ACTIVITY | Search the records for "inverters". Copy every line where it appears.
*** Opening of GIVEN DATA ***
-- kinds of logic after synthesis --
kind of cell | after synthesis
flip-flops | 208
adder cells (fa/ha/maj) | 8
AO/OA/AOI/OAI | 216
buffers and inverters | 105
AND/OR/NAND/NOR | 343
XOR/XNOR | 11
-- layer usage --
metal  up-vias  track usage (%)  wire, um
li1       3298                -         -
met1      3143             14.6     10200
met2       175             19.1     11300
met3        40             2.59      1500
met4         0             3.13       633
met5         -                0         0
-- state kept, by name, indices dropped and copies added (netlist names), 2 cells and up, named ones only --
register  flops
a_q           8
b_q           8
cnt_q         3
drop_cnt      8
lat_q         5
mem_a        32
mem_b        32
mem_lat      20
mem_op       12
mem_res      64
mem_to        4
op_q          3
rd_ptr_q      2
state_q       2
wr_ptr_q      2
## config.mk

```make
export PLATFORM = sky130hd
export DESIGN_NAME = writeback_regfile
export DESIGN_NICKNAME = d
export VERILOG_FILES = /design/src/rtl/writeback_regfile.sv
export SDC_FILE = /design/constraint.sdc
export NUM_CORES = 2
export LEC_CHECK = 0
export ABC_AREA = 0
export CAP_MARGIN = 20
export CORE_MARGIN = 10
export CORE_UTILIZATION = 30
export DETAILED_ROUTE_END_ITERATION = 10
export SLEW_MARGIN = 20
export SYNTH_ARGS = -nofsm -noshare
export SYNTH_HDL_FRONTEND = slang
export SYNTH_SLANG_ARGS = --single-unit
```

## constraint.sdc

```tcl
create_clock -name clk -period 60.5 [get_ports clk]
set_input_delay 12.1 -clock clk [delete_from_list [all_inputs] [get_ports clk]]
set_output_delay 12.1 -clock clk [all_outputs]
set_load 0.05 [all_outputs]
```

## src/rtl/writeback_regfile.sv

```systemverilog
// writeback_regfile: register file written from S3 writeback, two registered read ports, retired-write counter.
// Define WRITEBACK_REGFILE_BYPASS_EN to return same-edge write data on a matching read.
module writeback_regfile #(
  parameter int DATA_W = 32,
  parameter int ADDR_W = 5,
  parameter int CNT_W  = 32
) (
  input  logic              clk,
  input  logic              rst,
  input  logic              S3_WriteEnable,
  input  logic [ADDR_W-1:0] S3_WriteSelect,
  input  logic [DATA_W-1:0] S3_ALUOp_Out,
  input  logic              ReadEnable,
  input  logic [ADDR_W-1:0] ReadSelect1,
  input  logic [ADDR_W-1:0] ReadSelect2,
  output logic [DATA_W-1:0] ReadData1,
  output logic [DATA_W-1:0] ReadData2,
  output logic [CNT_W-1:0]  WriteCount
);
  localparam int DEPTH = 1 << ADDR_W;
  logic [DATA_W-1:0] regs [DEPTH];
  logic              wr;
  logic [DATA_W-1:0] rd1, rd2;
  // regs[0] is never written, so it stays zero after reset
  assign wr = S3_WriteEnable && S3_WriteSelect != '0;
`ifdef WRITEBACK_REGFILE_BYPASS_EN
  assign rd1 = (wr && S3_WriteSelect == ReadSelect1) ? S3_ALUOp_Out : regs[ReadSelect1];
  assign rd2 = (wr && S3_WriteSelect == ReadSelect2) ? S3_ALUOp_Out : regs[ReadSelect2];
`else
  assign rd1 = regs[ReadSelect1];
  assign rd2 = regs[ReadSelect2];
`endif
  always_ff @(posedge clk or posedge rst) begin
    if (rst) begin
      for (int i = 0; i < DEPTH; i++) regs[i] <= '0;
      ReadData1  <= '0;
      ReadData2  <= '0;
      WriteCount <= '0;
    end else begin
      if (wr) begin
        regs[S3_WriteSelect] <= S3_ALUOp_Out;
        WriteCount           <= WriteCount + CNT_W'(1);
      end
      if (ReadEnable) begin
        ReadData1 <= rd1;
        ReadData2 <= rd2;
      end
    end
  end
endmodule

```

==> flow_metrics.py <==
metrics = {
    "timing": {
        "fin_crit_sh": 0.260,
        "fin_crit_ns": 15.74,
        "maxSlewHeadroom": 0.201,
        "final_hold_viol_count": 0,
        "finalSetupTns_ns": 0,
        "tightest_slew_ns": 1.19,
        "max_freq_mhz": 63.5,
        "setup_viol": 0,
        "slew_violations": 0,
        "fin_worst_skew_ns": 0.0165,
        "rsz0062_at_grt": "no",
    },
    "layout": {
        "drive_gt1_frac": 0.391,
        "areaGrowthSynthToFinish_pct": 14.2,
        "layout.cells.non_filler": 6831,
        "fin_nets": 4250,
        "utilization": 0.344,
        "stdcell_area_um2": 66000,
    },
    "synth": {
        "synth_edf_count": 0,
        "synthCells": 4256,
        "avgSynthCellArea_um2": 13.6,
        "ys_ff_latch": 1120,
        "yosysSeqAreaShare": 0.485,
        "ys_async_sr_fraction": 1.00,
        "syn_area_um2": 57800,
        "synth_cell_types": 56,
        "yosysWarnings": 0,
        "syn_nets": 4308,
        "synthFlopType": "dfrtp_1",
    },
    "route": {
        "vias": 39400,
        "wl_mm": 210,
        "drc": 0,
        "ant_nets": 0,
        "viasPerCell": 5.76,
        "drt_iter0_drc": 3807,
        "first_pass_iters": 7,
        "wl_per_cell_um": 30.7,
    },
    "critical_path": {
        "r2r_cells": 6,
        "arrival_ns": 16.43,
        "start_kind": "primary input",
        "critPathKind": "primary input to register",
        "endpoint_kind": "register",
        "critPathMostFrequentCell": "buf_4",
        "crit_fanout": 97,
        "cp_cell_sequence": "buf_8, buf_4, buf_4, buf_4, mux2_2, o2bb2ai_1, a221oi_1, nand4_1, o2bb2ai_1",
        "rr_startpoint": "WriteCount[0]",
        "cpPeakStageDelay_ns": 0.86,
        "worst_path_max_delay_cell": "buf_4",
        "ff2ff_setup_slack_ns": 58.45,
        "critPathRequiredTime_ns": 61.20,
        "r2r_end": "WriteCount[20]",
    },
    "cts": {
        "post_cts_buffers": 0,
        "cts_num_sinks": 1120,
        "cts_hold_buffers": 0,
        "clkLatencyLatePin_ns": 0.79,
        "tritoncts": "yes",
        "cts-root-buf": "clkbuf_16",
        "htreeDepth": 4,
        "post_cts_resized": 0,
        "cts.path.max_buffers": 3,
        "clk_pin_slew_worst_paths_ns": 0.06,
        "cts_inserted_buffers": 131,
    },
    "status": {
        "outcome": "complete, no violations",
    },
    "grt": {
        "grt_max_degree": 126,
        "antenna_found_initial": 13,
        "grt_usage": 0.193,
        "grt-ovfl-total": 0,
        "grt_pass1_wl_mm": 298,
        "grt_pass1_vias": 39900,
    },
    "place": {
        "dp.cells": 6589,
        "dp_hpwl_mm": 113,
        "placed_area_um2": 61600,
        "gp_congestion": 0.795,
        "port_buffers": 146,
    },
    "die": {
        "pin_count": 147,
        "die_h_um": 459,
        "start_util": 0.301,
        "row_count": 161,
        "die_w_um": 459,
        "core_um2": 192000,
        "die_area_um2": 211000,
    },
    "hold_path": {
        "hp-start": "regs[1017]",
        "hold_path.class": "register to register",
        "hold_depth": 0,
        "holdPathEnd": "regs[1017]",
    },
    "power": {
        "p_leak_uw": 0.0285,
        "power.density_nw_per_um2": 33.8,
        "peakVddDrop_mv": 0.0276,
        "p_sw_uw": 637,
        "clockPowerShare": 0.362,
        "pwr-share-comb": 0.189,
        "pwr-share-seq": 0.448,
        "internal_power_uw": 1590,
        "p_sw_frac": 0.286,
    },
    "job": {
        "maxCapViolCount": 0,
    },
}
cells in the mapped netlist (3+ instances only):
master     count  share of area
a211oi_1      49         0.0064
buf_1         52         0.0034
and3_1         4        0.00043
mux2_2      1074           0.21
dfrtp_1     1120           0.48
a221o_1       32         0.0055
nor3b_1        3        0.00039
mux4_2       224          0.087
nor3_1        10        0.00087
and4_1         3        0.00045
nor2b_1       52         0.0056
buf_4         22         0.0029
nand4_1       46         0.0050
nor4b_1        4        0.00061
nor4_1         3        0.00032
o211ai_1       3        0.00039
o22ai_1       81         0.0088
a22o_1         5        0.00076
nand3b_1       4        0.00052
nand4bb_1      3        0.00058
o221ai_1      34         0.0052
o2bb2ai_1     11         0.0017
a22oi_1       89          0.012
inv_1         32         0.0021
a211o_1        3        0.00045
o32ai_1       25         0.0038
a2111oi_0     24         0.0036
or3_1         26         0.0028
nand2_1       84         0.0055
nor2_1        76         0.0049
nand3_1       34         0.0029
and2_1         3        0.00032
a21oi_1       96         0.0083
buf_6          8         0.0016
xnor2_1       23         0.0035
clkbuf_1     244          0.016
xor2_1         8         0.0012
mux2_1         6         0.0012
mux2i_1      445          0.077
buf_2        124          0.011
a221oi_1      20         0.0030
a32o_1        29         0.0050
**config.mk**
```make
export PLATFORM = sky130hd
export DESIGN_NAME = axi_dma_item_fifo
export DESIGN_NICKNAME = d
export VERILOG_FILES = /design/src/rtl/axi_dma_item_fifo.sv
export SDC_FILE = /design/constraint.sdc
export NUM_CORES = 1
export LEC_CHECK = 0
export CELL_PAD_IN_SITES_DETAIL_PLACEMENT = 0
export CELL_PAD_IN_SITES_GLOBAL_PLACEMENT = 1
export CORE_AREA = 2 2 429 537
export DETAILED_ROUTE_END_ITERATION = 8
export DIE_AREA = 0 0 431 539
export PLACE_DENSITY = 0.53
export SETUP_SLACK_MARGIN = 0.2
export SLEW_MARGIN = 20
export SYNTH_ARGS = -nofsm -noshare
export SYNTH_HDL_FRONTEND = slang
export SYNTH_SLANG_ARGS = --single-unit
```
**constraint.sdc**
```tcl
create_clock -name clk -period 21.1 [get_ports clk]
set_clock_uncertainty 0.1 [all_clocks]
set_input_delay 3.165 -clock clk [delete_from_list [all_inputs] [get_ports clk]]
set_output_delay 3.165 -clock clk [all_outputs]
set_load 0.05 [all_outputs]
```
**src/rtl/axi_dma_item_fifo.sv**
```systemverilog
// First-word-fall-through item FIFO feeding an AXI-Stream master from a producer
// that cannot be stalled; items arriving while full are dropped and counted.
module axi_dma_item_fifo #(
   parameter int TDATA_WIDTH = 128,
   parameter int DEPTH_LOG2  = 4
) (
   input  logic                   clk,
   input  logic                   rst,
   input  logic                   s_item_valid,
   input  logic [TDATA_WIDTH-1:0] s_item_data,
   input  logic                   flush,
   input  logic                   overflow_clear,
   input  logic                   m_axis_tready,
   output logic                   m_axis_tvalid,
   output logic [TDATA_WIDTH-1:0] m_axis_tdata,
   output logic [DEPTH_LOG2:0]    fill_level,
   output logic                   full,
   output logic [31:0]            overflow_count
);

   localparam int unsigned         DEPTH     = 2 ** DEPTH_LOG2;
   localparam logic [DEPTH_LOG2:0] DEPTH_LVL = DEPTH[DEPTH_LOG2:0];
   localparam logic [31:0]         CNT_MAX   = 32'hFFFF_FFFF;

   logic [TDATA_WIDTH-1:0] mem [DEPTH];
   logic [DEPTH_LOG2-1:0]  wr_ptr;
   logic [DEPTH_LOG2-1:0]  rd_ptr;
   logic [DEPTH_LOG2:0]    level;
   logic [31:0]            ovf_cnt;

   logic not_empty;
   logic is_full;
   logic push;
   logic pop;
   logic drop;

   // Status is derived from registered state only, so no input reaches an output combinationally.
   assign not_empty = (level != '0);
   assign is_full   = (level == DEPTH_LVL);

   // A pop frees the slot in the same cycle, so a full FIFO still accepts when draining.
   assign pop  = not_empty & m_axis_tready;
   assign push = s_item_valid & (~is_full | pop);
   // Items discarded by a flush are not overflow drops.
   assign drop = s_item_valid & ~push & ~flush;

   // NOTE: storage has no reset; contents are only observable while level says they are valid.
   always_ff @(posedge clk) begin
      if (push) begin
         mem[wr_ptr] <= s_item_data;
      end
   end

   // NOTE: sequential state uses non-blocking assignments so every register samples pre-edge values.
   always_ff @(posedge clk) begin
      if (rst) begin
         wr_ptr <= '0;
         rd_ptr <= '0;
         level  <= '0;
      end else if (flush) begin
         wr_ptr <= '0;
         rd_ptr <= '0;
         level  <= '0;
      end else begin
         if (push) wr_ptr <= wr_ptr + 1'b1;
         if (pop)  rd_ptr <= rd_ptr + 1'b1;
         unique case ({push, pop})
            2'b10:   level <= level + 1'b1;
            2'b01:   level <= level - 1'b1;
            default: level <= level;
         endcase
      end
   end

   // Clear and drop in the same cycle leaves a count of one, so that drop is not lost.
   always_ff @(posedge clk) begin
      if (rst) begin
         ovf_cnt <= '0;
      end else if (overflow_clear) begin
         ovf_cnt <= {31'b0, drop};
      end else if (drop && (ovf_cnt != CNT_MAX)) begin
         ovf_cnt <= ovf_cnt + 32'd1;
      end
   end

   assign m_axis_tvalid  = not_empty;
   assign m_axis_tdata   = mem[rd_ptr];
   assign fill_level     = level;
   assign full           = is_full;
   assign overflow_count = ovf_cnt;

endmodule

```
# Word-level counts from Yosys, hierarchy flattened
# Memories as Yosys holds them, arrays and structs flattened. A register that Yosys moved wholly into a read port is not among the register bits.
# Index checks and enable logic that the tools add are counted.
# classes
addsub	5
n_eq_ne	4
n_mux	7
n_bitwise	8
reduce_logical	6
# op_table
op	count
32-bit by 1-bit adder with 32-bit output (second input constant)	1
32-bit inequality test (second input constant)	1
5-bit case mux with 2 select lines	1
4-bit by 1-bit adder with 4-bit output (second input constant)	2
4-bit two-way mux	2
5-bit by 1-bit adder with 5-bit output (second input constant)	1
5-bit equality test (second input constant)	1
5-bit nonzero test	1
5-bit by 1-bit subtractor with 5-bit output (second input constant)	1
1-bit bitwise AND	4
1-bit two-way mux	4
2-bit nonzero test	2
2-bit OR reduction	2
1-bit NOT	3
2-bit by 1-bit equality test with 1-bit output (second input constant)	1
2-bit equality test (second input constant)	1
1-bit logical AND	1
1-bit bitwise OR	1
# totals
reg_bits	45
mem_bits_rw	2048
in_bits	134
out_inout_bits	167
n_memories	1
# memory_table
name	depth	width	read_ports	rd_clocked_by_memory_dff	write_ports	line_no	text
mem	16	128	1	1	1	25	logic [TDATA_WIDTH-1:0] mem [DEPTH];

# Logic depth before layout (Yosys ltp)
# depth
word_depth	10
ltp_mapped	11

# Least setup slack after synthesis
# OpenSTA, ideal clock, no wires.
# synth_path
path_kind	input -> register
start	in m_axis_tready
end	mem mem[3][0], enable pin
setup_time_ns	0.772
arrival_time_ns	12.295
required_time_ns	20.228
slack_ns	7.933
path_stages	4
path_buffers	0
cell_sequence	nand2b_1 > o21a_1 > nand2_1 > nor3_1
# synth_via
elab_chain_len	5
# synth_lines
item	line_no	text
start: declaration	13	input logic m_axis_tready,
1-bit bitwise AND	42	assign pop = not_empty & m_axis_tready;
1-bit bitwise OR	43	assign push = s_item_valid & (~is_full | pop);
1-bit bitwise AND	43	
1-bit two-way mux	49	if (push) begin
1-bit two-way mux (implied by the code)	50	mem[wr_ptr] <= s_item_data;
end: declaration	25	
# Every way passes these cells.

==> out/results.env <==
RR_ENDPOINT='mem[2][95]'
HPWLAFTERDP_MICRONS=95500
FINAL-MAX-SLEW-VIOLATION-COUNT=0
SYNTHMUXAREASHARE=0.180
MULTIINPUTGATEAREA_SQ_MM=0.0162
SYNTH_EDF_COUNT=2048
TIMING.CRITICAL_PATH.ARRIVAL_NS=6.14
NUMCLOCKSINKS=2097
POST_CTS_RESIZED=0
MAPPEDNETLISTAREA_SQ_MM=0.0792
DETAIL_ROUTE.VIAS_PER_CELL=5.26
GRT_OVERALL_USAGE=0.170
START_UTIL=0.349
TOP_LEVEL_PORTS=301
CRITICAL_PATH_BUFFER_AND_INVERTER_COUNT=5
FILLERINSTANCES=19700
POST_SYNTH_XOR_AREA_FRACTION=0.00188
FINALPOWER_mW=8.58
YS_TYPES=55
POWER_LEAKAGE_nW=27.4
TRITONCTS.NUM_BUFFERS=218
TYPE_OF_THE_WORST_SETUP_PATH='reg2out'
DRT_DRC_VIOLATIONS_LEFT=0
DIE_HEIGHT_MICRONS=539
PLACEABLECOREAREA_SQ_MM=0.227
LAYOUT-AREA-OVERHEAD-VS-SYNTH_PCT=17.1
YOSYSSEQAREASHARE=0.789
SYNTH_TOP_FAMILY_BY_AREA='multiplexers'
STARTPOINT_TYPE='register'
WORST_SETUP_HOLD_PATH_CLK_SLEW_NS=0.06
FINAL-SEQ-AREA_SQ_MM=0.0625
CRITICAL_PATH.ENDPOINT_TYPE='primary output'
YOSYS.AREA_SHARE.SIMPLE=0.0113
LAYOUT_WORST_PATH_CYCLE_SHARE=0.446
SYNTH_FF_TYPE='sky130_fd_sc_hd__edfxtp_1'
CRITICAL_PATH.MAX_STAGE_DELAY_NS=0.99
CTS_HTREE_LEVELS=4
CTS_SETUP_BUFFERS=0
SYNTH_TOP_CELLS_BY_AREA='sky130_fd_sc_hd__edfxtp_1 78%, sky130_fd_sc_hd__mux4_2 18%, sky130_fd_sc_hd__dfxtp_1 1.2%, sky130_fd_sc_hd__clkbuf_1 0.44%, sky130_fd_sc_hd__mux2i_1 0.28%'
SYNTH_ADDER_AREA_SHARE=0.00167
WORST-R2R-SETUP-SLACK_NS=16.61
NETLIST_TOP_CELLS_COUNT='2048 x sky130_fd_sc_hd__edfxtp_1, 622 x sky130_fd_sc_hd__mux4_2, 93 x sky130_fd_sc_hd__clkbuf_1'
TIMING.FINAL.HOLD_VIOLATIONS=0
GRT_PASS1_WL_MICRONS=284000
LAYOUT-DRIVE-GT1-SHARE=0.264
FIN_NETS=3781
PLACEMENT_ROWS=196
FIRST_ITER_VIOLATIONS=3048
DIE_WIDTH_MICRONS=431
LAYOUT.CORE_UTILIZATION=0.408
FF2FF_PATH_DEPTH=7
YOSYS.AREA.TOP_TYPE='sky130_fd_sc_hd__edfxtp_1'
SYNTH_CELLS=3205
DIEAREA_SQ_MM=0.232
WORSTPATHCELLLIST='buf_4 > buf_4 > buf_4 > buf_16 > mux4_2 > mux4_2 > clkdlybuf4s50_1'
GRT_MAX_DEGREE=95
DETAIL_ROUTE.FIRST_PASS.ITERATIONS=5
AVGSYNTHCELLAREA_SQ_UM=24.7
TIMING_WORST_SLEW_PIN_VALUE_NS=1.03
CELLPOWERDENSITY_mW_PER_MM2=92.5
FINAL_PERIOD_MINUS_WORST_SETUP_SLACK_NS=9.40
YS_ASYNC_SR_FRACTION=0
GRT_OVERFLOW_TOTAL=0
FINAL.SETUP.TNS_NS=0
WHS_PATH_DEPTH=2
CTS_TREE='built'
ROUTED_WIRE_LENGTH_PER_INSTANCE_MICRONS=29.1
MAXCAPVIOLCOUNT=0
MIN_FROM='overflow_count[11]'
GRT_ANTENNA_BEFORE_REPAIR=37
YOSYS.AREA.TOP_TYPE_SHARE=0.776
CLOCK_TREE_ROOT='sky130_fd_sc_hd__clkbuf_16'
ROUTABILITYCONGESTION=0.706
MAX-SLEW-MARGIN-REL=0.312
ROUTE.ANTENNA.REMAINING_NETS=0
SETUP_VIOL=0
WORSTREG2REGSTART='fill_level[0]'
SYNTHESIS.NETS=3349
ROUTED_VIAS=35700
SYNTHMOSTINSTANTIATEDCELL='sky130_fd_sc_hd__edfxtp_1'
CLK-INSERTION-DELAY-LATE_NS=0.86
CRIT_FAMILY='buffers and inverters'
TIMING.CRITICAL_PATH.FANOUT_MAX=44
ROUTE.FINAL.WIRE_LENGTH_MICRONS=197000
RSZ0062_AT_GRT='no'
MAX_CLOCK_FREQ_MHz=106
CRIT_PATH_FREQUENT_CELL='sky130_fd_sc_hd__buf_4'
SYNTH_COMPOUND_AREA_FRAC=0.00856
TOTAL_NUMBER_OF_YOSYS_WARNINGS=0
YS_SEQ_ELEMENTS=2097
CRITICAL_PATH.SLOWEST_CELL='sky130_fd_sc_hd__dfxtp_4'
WORSTHOLDENDPOINT='overflow_count[11]'
IR_WORST_VDD_uV=66.9
CTS.HOLD.BUFFERS_ADDED=0
HOLDCRITPATHCLASS='reg2reg'
NUMPORTBUFFERS=300
CLOCK_PATH_BUFFERS=4
REQUIRED_NS=17.83
OUTCOME='complete, no violations'
FIRST_GLOBAL_VIAS=38000
-- layout by cell type (no fill, tap or decap), types with 7 or more instances in the layout --
master / netlist / routed
sky130_fd_sc_hd__edfxtp_1: 2048 / 2048
sky130_fd_sc_hd__mux4_2: 622 / 622
sky130_fd_sc_hd__clkdlybuf4s50_1: 0 / 300
sky130_fd_sc_hd__clkbuf_16: 0 / 219
sky130_fd_sc_hd__clkinv_1: 0 / 59
sky130_fd_sc_hd__buf_4: 0 / 59
sky130_fd_sc_hd__clkbuf_1: 93 / 50
sky130_fd_sc_hd__dfxtp_1: 49 / 45
sky130_fd_sc_hd__a21oi_1: 38 / 38
sky130_fd_sc_hd__clkinv_2: 0 / 27
sky130_fd_sc_hd__nor2_1: 38 / 26
sky130_fd_sc_hd__mux2i_1: 22 / 22
sky130_fd_sc_hd__a211oi_1: 21 / 21
sky130_fd_sc_hd__nand2_1: 21 / 21
sky130_fd_sc_hd__nor2b_1: 19 / 19
sky130_fd_sc_hd__nand3_1: 18 / 18
sky130_fd_sc_hd__or3_1: 13 / 13
sky130_fd_sc_hd__nor2_4: 0 / 12
sky130_fd_sc_hd__xnor2_1: 12 / 12
sky130_fd_sc_hd__bufinv_16: 0 / 12
sky130_fd_sc_hd__buf_12: 0 / 12
sky130_fd_sc_hd__nand4_1: 10 / 10
sky130_fd_sc_hd__o21ai_0: 10 / 10
sky130_fd_sc_hd__diode_2: 0 / 9
sky130_fd_sc_hd__inv_1: 9 / 9
sky130_fd_sc_hd__ha_1: 9 / 9
sky130_fd_sc_hd__or4_1: 7 / 7
sky130_fd_sc_hd__nor3_1: 11 / 7
sky130_fd_sc_hd__o21ai_1: 7 / 7
sky130_fd_sc_hd__clkinvlp_4: 0 / 7
-- worst reg2reg max path, stage by stage, from the launching register on --
cell and delay (ns):
sky130_fd_sc_hd__dfxtp_1 0.43, sky130_fd_sc_hd__or4_1 0.36, sky130_fd_sc_hd__o21a_1 0.37, sky130_fd_sc_hd__nand2_1 0.29
sky130_fd_sc_hd__nor3_2 0.21, sky130_fd_sc_hd__buf_4 0.71, sky130_fd_sc_hd__buf_4 0.80, sky130_fd_sc_hd__buf_4 0.80
-- report_power, final --
group / leakage (nW) / switching (mW) / internal (mW)
registers: 18.9 / 0.00837 / 4.60
logic: 5.27 / 0.221 / 0.137
clock network: 3.20 / 1.57 / 2.04
total: 27.4 / 1.80 / 6.78
-- worst max path at each step --
stage	slack, ns	cells past startpoint	endpoint
CTS	11.03	8	m_axis_tdata[76]
floorplan	7.93	4	mem[3][0]
global route	11.08	7	m_axis_tdata[41]
finish	11.70	7	m_axis_tdata[41]
detailed placement	11.96	8	m_axis_tdata[76]
global placement	11.85	8	m_axis_tdata[76]
-- metrics by stage --
stage | hold WS [ns] | setup slack (ns) | area, sq um | cells
6_report | 0.417 | 11.70 | 92800 | 6780
3_5_place_dp | 0.403 | 11.96 | 86100 | 6385
2_1_floorplan | 0.368 | 7.93 | 79200 | 3205
4_1_cts | 0.420 | 11.03 | 92700 | 6769
5_1_grt | 0.451 | 11.08 | 92800 | 6777
3_3_place_gp | 0.398 | 11.85 | 86100 | 6385
-- routing by layer --
layer	GRT usage	part of all wire
met5	0	0.0011
met4	0.0455	0.021
met3	0.0325	0.048
met2	0.278	0.49
met1	0.233	0.44
-- kinds of logic (layout without fill, tap and decap cells) --
| kind of cell | Yosys count | in the layout |
|---|---|---|
| AOI/OAI and AO/OA | 103 | 103 |
| buffers and inverters | 170 | 766 |
| and+or+nand+nor | 164 | 164 |
| DFF | 2097 | 2097 |
| muxes | 644 | 644 |
| other | 0 | 9 |
| xor gates and xnor gates | 17 | 17 |
| adders and majority gates | 10 | 10 |
-- state kept, by name, indices dropped and copies added, names as in the netlist, named ones only --
register	flops
mem	2048
fill_level	5
overflow_count	32
wr_ptr	4
rd_ptr	4
-- layout make-up --
class | count | area share
clock inverter | 115 | 0.0102
clock buffer | 269 | 0.0611
inverter | 9 | 0.000364
sequential | 2097 | 0.673
multi-input combinational | 938 | 0.174
antenna | 9 | 0.000243
timing repair buffer | 373 | 0.0403
tap | 2970 | 0.0400
No activity file was read; power rests on OpenSTA's default activity.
*** Close of GIVEN DATA ***
THE ANSWER |
buffers and inverters | 105
CRIT_FAMILY='buffers and inverters'
| buffers and inverters | 170 | 766 |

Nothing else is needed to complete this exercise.